稀疏奖励强化学习已成为提升大型语言模型推理能力的标准工具，但其成功高度依赖于基础模型中的覆盖范围。实践中，模型通常通过中间训练（mid-training）在精心策划的推理轨迹上进行初始化，以学习分解、验证或自我修正等有用的基本技能。尽管这种方法有效，但需要人工指定模型应学习的内容，且尚不清楚此类基本技能覆盖是否足以应对更复杂的问题——这些问题需要将这些技能整合为更广泛的解题策略。我们研究了一种更自动化的方法：基于强化学习的中间训练，利用大规模人工撰写的问答数据。我们的方法ExpRL不将参考答案视为待模仿的目标，而是将其用作奖励支架：参考答案对策略模型隐藏，仅用于构建针对特定问题的评分标准，以评判策略模型生成的推理轨迹。策略模型从原始问题提示中采样，同时一个大型语言模型评判者将采样的推理轨迹与参考答案进行比对，并分配结果级或过程级密集奖励。这使得ExpRL能够强化部分进展、有用的中间简化步骤以及高效的推理行为——这些往往被稀疏的最终答案奖励所忽略。在具有挑战性的数学推理任务中，ExpRL在强化学习初始化方面优于SFT、稀疏奖励GRPO和自蒸馏方法，并为后续的稀疏奖励强化学习提供了更优的初始化。此外，跨领域混合实验表明，ExpRL能够扩展到原本纯数学场景之外。

English

Sparse reward reinforcement learning (RL) has become a standard tool for improving LLM reasoning, but its success depends critically on the coverage present in the base model.

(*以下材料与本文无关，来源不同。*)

<file path="src/rtl/cic_rate_ctrl.sv">
// rtl/cic_rate_ctrl.sv - rate/sequencing controller for the 3-stage CIC decimator.
// Optional sticky settle-done interrupt: define RATE_IRQ_EN.
module cic_rate_ctrl #(
  parameter int RATE0_LOG2 = 4,
  parameter int CNT_W      = 8,
  parameter int SETTLE_N   = 3
) (
  input  logic       clki,
  input  logic       rst_n,
  input  logic       en,
  input  logic [1:0] srat,
`ifdef RATE_IRQ_EN
  input  logic       irq_clr,
  output logic       irq,
`endif
  output logic [1:0] cic_srat,
  output logic       cic_clr,
  output logic       dec_stb,
  output logic       dout_vld,
  output logic       busy
);

  localparam int SW = $clog2(SETTLE_N + 1);

  localparam logic [2:0] S_IDLE   = 3'd0;
  localparam logic [2:0] S_CLEAR  = 3'd1;
  localparam logic [2:0] S_SETTLE = 3'd2;
  localparam logic [2:0] S_RUN    = 3'd3;
  localparam logic [2:0] S_DRAIN  = 3'd4;

  logic [2:0]       state, state_nxt;
  logic [CNT_W-1:0] phase, r_last;
  logic [SW-1:0]    settle_cnt;
  logic             mismatch, ph_wrap, settle_done, vld_nxt;

  assign mismatch    = (srat != cic_srat);
  assign r_last      = CNT_W'((1 << (RATE0_LOG2 + int'(cic_srat))) - 1);
  assign ph_wrap     = (phase == r_last);
  assign settle_done = (settle_cnt == SW'(SETTLE_N - 1));

  // dec_stb is registered, so decisions about a strobe are taken on the edge
  // that ends the strobe cycle; that same edge raises dout_vld.
  always_comb begin
    state_nxt = state;
    vld_nxt   = 1'b0;
    case (state)
      S_IDLE:   if (en) state_nxt = S_CLEAR;
      S_CLEAR:  state_nxt = S_SETTLE;
      S_SETTLE: begin
        if (mismatch) state_nxt = S_CLEAR;
        else if (dec_stb && settle_done) state_nxt = S_RUN;
      end
      S_RUN: begin
        if (dec_stb) begin
          vld_nxt = 1'b1;
          if (mismatch) state_nxt = S_CLEAR;
        end else if (mismatch) begin
          state_nxt = S_DRAIN;
        end
      end
      S_DRAIN: begin
        if (dec_stb) begin
          vld_nxt   = 1'b1;
          state_nxt = S_CLEAR;
        end
      end
      default: state_nxt = S_IDLE;
    endcase
    if (!en) begin
      state_nxt = S_IDLE;
      vld_nxt   = 1'b0;
    end
  end

  always_ff @(posedge clki) begin
    if (!rst_n) begin
      state      <= S_IDLE;
      phase      <= '0;
      settle_cnt <= '0;
      cic_srat   <= 2'd0;
      cic_clr    <= 1'b0;
      dec_stb    <= 1'b0;
      dout_vld   <= 1'b0;
      busy       <= 1'b0;
    end else begin
      state    <= state_nxt;
      dout_vld <= vld_nxt;
      cic_clr  <= (state_nxt == S_CLEAR);
      if (state_nxt == S_CLEAR) begin
        cic_srat   <= srat;
        phase      <= '0;
        settle_cnt <= '0;
        dec_stb    <= 1'b0;
        busy       <= 1'b1;
      end else if (state_nxt == S_IDLE) begin
        phase      <= '0;
        settle_cnt <= '0;
        dec_stb    <= 1'b0;
        busy       <= 1'b0;
      end else begin
        phase   <= ph_wrap ? '0 : phase + CNT_W'(1);
        dec_stb <= ph_wrap;
        if (state == S_SETTLE && dec_stb) settle_cnt <= settle_cnt + SW'(1);
        // busy stays up through RUN entry until the first settled sample leaves
        busy <= (state_nxt != S_RUN) || (busy && !vld_nxt);
      end
    end
  end

`ifdef RATE_IRQ_EN
  always_ff @(posedge clki) begin
    if (!rst_n) irq <= 1'b0;
    else if (state == S_SETTLE && state_nxt == S_RUN) irq <= 1'b1;
    else if (irq_clr) irq <= 1'b0;
  end
`endif

endmodule

</file>
<file path="config.mk">
export PLATFORM = sky130hd
export DESIGN_NAME = cic_rate_ctrl
export DESIGN_NICKNAME = d
export VERILOG_FILES = /design/src/rtl/cic_rate_ctrl.sv
export SDC_FILE = /design/constraint.sdc
export NUM_CORES = 1
export LEC_CHECK = 0
export ABC_AREA = 1
export CORE_MARGIN = 4
export CORE_UTILIZATION = 53
export CTS_CLUSTER_SIZE = 20
export DETAILED_ROUTE_END_ITERATION = 7
export GPL_TIMING_DRIVEN = 0
export HOLD_SLACK_MARGIN = 0.06
export MAX_ROUTING_LAYER = met4
export PLACE_DENSITY_LB_ADDON = 0.08
export SETUP_SLACK_MARGIN = 0.5
export SYNTH_ARGS = -nofsm -noshare
export SYNTH_HDL_FRONTEND = slang
export SYNTH_SLANG_ARGS = --single-unit
</file>
<file path="constraint.sdc">
create_clock -name clki -period 1.7 [get_ports clki]
set_input_delay 0.255 -clock clki [delete_from_list [all_inputs] [get_ports clki]]
set_output_delay 0.255 -clock clki [all_outputs]
set_load 0.02 [all_outputs]
</file>
==> results_dict.tcl <==
set metrics [dict create \
    run_status "finished clean" \
    multiInputGateArea_um2 602 \
    overflow 0 \
    worst_slew_pin_slew_ns 0.378 \
    vias_per_cell 5.31 \
    die_h_um 50.0 \
    port_buffers 10 \
    hold_viol_final 0 \
    cts.clk_slew.worst_paths_ns 0.11 \
    drtPass1Iterations 4 \
    synth_area_um2 933 \
    cpMostUsedCell "nand2_1" \
    ys_seq_elements 19 \
    layout-drive-gt1-share_pct 48.6 \
    dieArea_mm2 0.00250 \
    use_met1_pct 19.8 \
    cts.path.max_buffers 2 \
    clock_latency_ns 0.31 \
    n_fill_cell 99 \
    rsz0062_at_grt "yes" \
    critical_path_required_ns 1.89 \
    grt_util_all_layers_pct 16.8 \
    vias 828 \
    max_stage_delay_ns 0.35 \
    dp_hpwl_mm 1.27 \
    yosys.area.top_type_share_pct 40.8 \
    finClkSkew_ns 0.0107 \
    top_usage_layer "met2" \
    crit_arrival_ns 1.49 \
    synth_top_family_by_area "simple AND/OR/NAND/NOR gates" \
    critical_path.max_fanout 4 \
    numCtsBuffers 3 \
    crit_chain "inv_2 -> ha_2 -> nand2_1 -> nand3_1 -> nand2_1 -> nand3_2 -> nand4_1 -> o21ai_1" \
    fp-row-count 14 \
    synth_seq_area_share_pct 40.8 \
    ant_nets 0 \
    relSlewSlack_pct 74.7 \
    grtUsageMet3_pct 5.42 \
    syn_to_final_growth_pct 32.8 \
    synth_warnings 0 \
    p_leak_nw 0.497 \
    synthTopCellsByArea "dfxtp_1, nand2_1, inv_1, nand3_1, xor2_1" \
    fin_nets 148 \
    grt_pass1_vias 755 \
    syn_nets 126 \
    critPathCaptureType "flip-flop" \
    cts_sinks 19 \
    clockPowerShare_pct 28.4 \
    seq_power_share_pct 56.3 \
    synth_compound_area_share_pct 3.62 \
    worstSetupStartpointType "flip-flop" \
    start_util_pct 59.2 \
    synth_fa_ha_area_share_pct 2.68 \
    drt_iter0_drc 20 \
    grt_max_degree 11 \
    layout_commonest_cell "inv_1" \
    synth.mux.area_fraction_pct 0 \
    cts_root_buf "clkbuf_4" \
    die_x_um 50.0 \
    grtUsageMet2_pct 26.0 \
    synthSimpleGateAreaFrac_pct 38.2 \
    p_per_area_mw_per_mm2 667 \
    p_int_mw 0.594 \
    wirelength_mm 2.04 \
    crit_type "reg -> reg" \
    coreArea_mm2 0.00158 \
    io_pins 11 \
    final_cell_mix "inv_1, nand2_1, dfxtp_1" \
    n_antenna_cell 0 \
    grt_pass1_wl_mm 3.10 \
    setup_tns_ns 0 \
    place.gp.congestion 0.897 \
    wl_per_cell_um 13.1 \
    finalCriticalPeriod_ns 1.30 \
    finalCoreUtilization_pct 78.7 \
    fin_crit_sh_pct 76.3 \
    synth_top_area_cell "dfxtp_1" \
    yosysUniqueCellTypes 23 \
    fmax_mhz 771 \
    regArea_um2 403 \
    maxCapViolations 0 \
    htreeDepth 1 \
    hold_path_class "in -> reg" \
    switching_share_pct 28.3 \
    synth_xor_area_share_pct 7.51 \
    netlist_instances 119 \
    crit_slowest_cell "dfxtp_2" \
    cts_tree "done" \
    setup_viol 0 \
    syn_area_per_cell_um2 7.84 \
    drc 0 \
    switchingPower_mw 0.234 \
    peakVddDrop_mv 0.615 \
    timing.final.max_slew_violations 0 \
    grt_antenna_before_repair 0 \
    p_comb_share_pct 15.3 \
]
metal layers:
layer  vias to the layer above  share of wire [%]
met5                         -                  0
met4                         0                2.4
met3                         7                5.0
met2                        29                 49
met1                       372                 44
li1                        420                  -
worst max-delay path: cells and delay by family, from the launching register on:
| family | cells | cell delay [ns] |
|---|---|---|
| flops | 1 | 0.35 |
| buf+inv | 1 | 0.03 |
| fa+ha+maj | 1 | 0.16 |
| simple gates | 5 | 0.54 |
| compound gates | 1 | 0.09 |
Yosys cell counts:
master    n
nand2_1  21
dfxtp_1  19
inv_1    17
nand3_1  12
nor2_1   12
xor2_1    6
nand2_2   5
nor2_2    5
nor3_2    3
ha_1      2
nor2_4    2
o21ai_0   2
o21ai_1   2
xnor2_1   2
a21oi_1   1
a21oi_2   1
inv_2     1
nand3_2   1
nand3_4   1
nand4_1   1
nand4_2   1
nor3_1    1
or2_1     1
state kept, by name (all words and copies together) (netlist names):
register    cells
state           3
settle_cnt      2
phase           8
cic_srat        2
dout_vld        1
cic_clr         1
busy            1
dec_stb         1
timing repair:
action	4_1_cts	5_1_grt
resized for setup	38	29
pin swaps	9	9
setup buffers	4	3
setup endpoints to repair	21	21
hold buffers	0	0
final timing paths:
kind                 start  slack, ns     endpoint  cells past startpoint
max          settle_cnt[0]       0.40  cic_srat[0]                      8
min                srat[0]       0.39  cic_srat[0]                      3
min reg2reg       phase[0]       0.46     phase[0]                      1
max reg2reg  settle_cnt[0]       0.40  cic_srat[0]                      8
metrics by stage:
stage               hold WS, ns  instance area, µm²  setup slack [ns]  std cells  total power [mW]
floorplan                 0.377                 941             0.512        119             0.537
global placement          0.435                1060            0.0478        145             0.572
detailed placement        0.459                1060            0.0365        145             0.575
CTS                       0.359                1160             0.338        153             0.808
global route              0.401                1240             0.319        156             0.868
finish                    0.388                1240             0.403        156             0.827
cell families after synthesis:
family          count (synthesis)
compound gates                  6
xor+xnor                        8
fa+ha+maj                       2
buf+inv                        18
flops                          19
simple gates                   66
cell type report:
class | count | area share [%]
multi-input combinational | 82 | 48.5
timing repair buffer | 17 | 9.59
sequential | 19 | 32.5
tap | 16 | 1.61
inverter | 18 | 5.65
clock buffer | 4 | 2.12
power by group through the flow:
stage | Sequential, mW | Clock, mW | Combinational (mW)
6_report | 0.466 | 0.235 | 0.126
5_1_grt | 0.467 | 0.262 | 0.138
4_1_cts | 0.466 | 0.239 | 0.103
3_5_place_dp | 0.476 | 0 | 0.0993
3_3_place_gp | 0.476 | 0 | 0.0969
2_1_floorplan | 0.483 | 0 | 0.0545
Power figures use the tool's default switching activity.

In practice, models are often primed for RL through mid-training on curated reasoning traces that teach useful primitive skills such as decomposition, verification, or self-correction. Although effective, this strategy requires manually specifying what the model should learn, and it remains unclear whether such primitive coverage is enough for much harder problems, which require combining these skills into broader solution strategies. We study a more automated approach: RL-based mid-training using large corpora of human-written question-answer data. Rather than treating reference solutions as targets to imitate, our method, ExpRL, uses them as reward scaffolds: references are hidden from the policy and used only to construct problem-specific grading rubrics for judging on-policy reasoning traces. The policy samples from the original problem prompt, while an LLM judge compares the sampled reasoning trace against the reference solution and assigns outcome-level or process-level dense rewards. This lets ExpRL reinforce partial progress, useful intermediate reductions, and productive reasoning behaviors that sparse final-answer rewards often fail to upweight. On challenging math reasoning tasks, ExpRL yields stronger RL priming than SFT, sparse-reward GRPO, and self-distillation, and provides a better initialization for subsequent sparse-reward RL. Additional mixed-domain experiments further suggest that ExpRL can extend beyond the original math-only setting.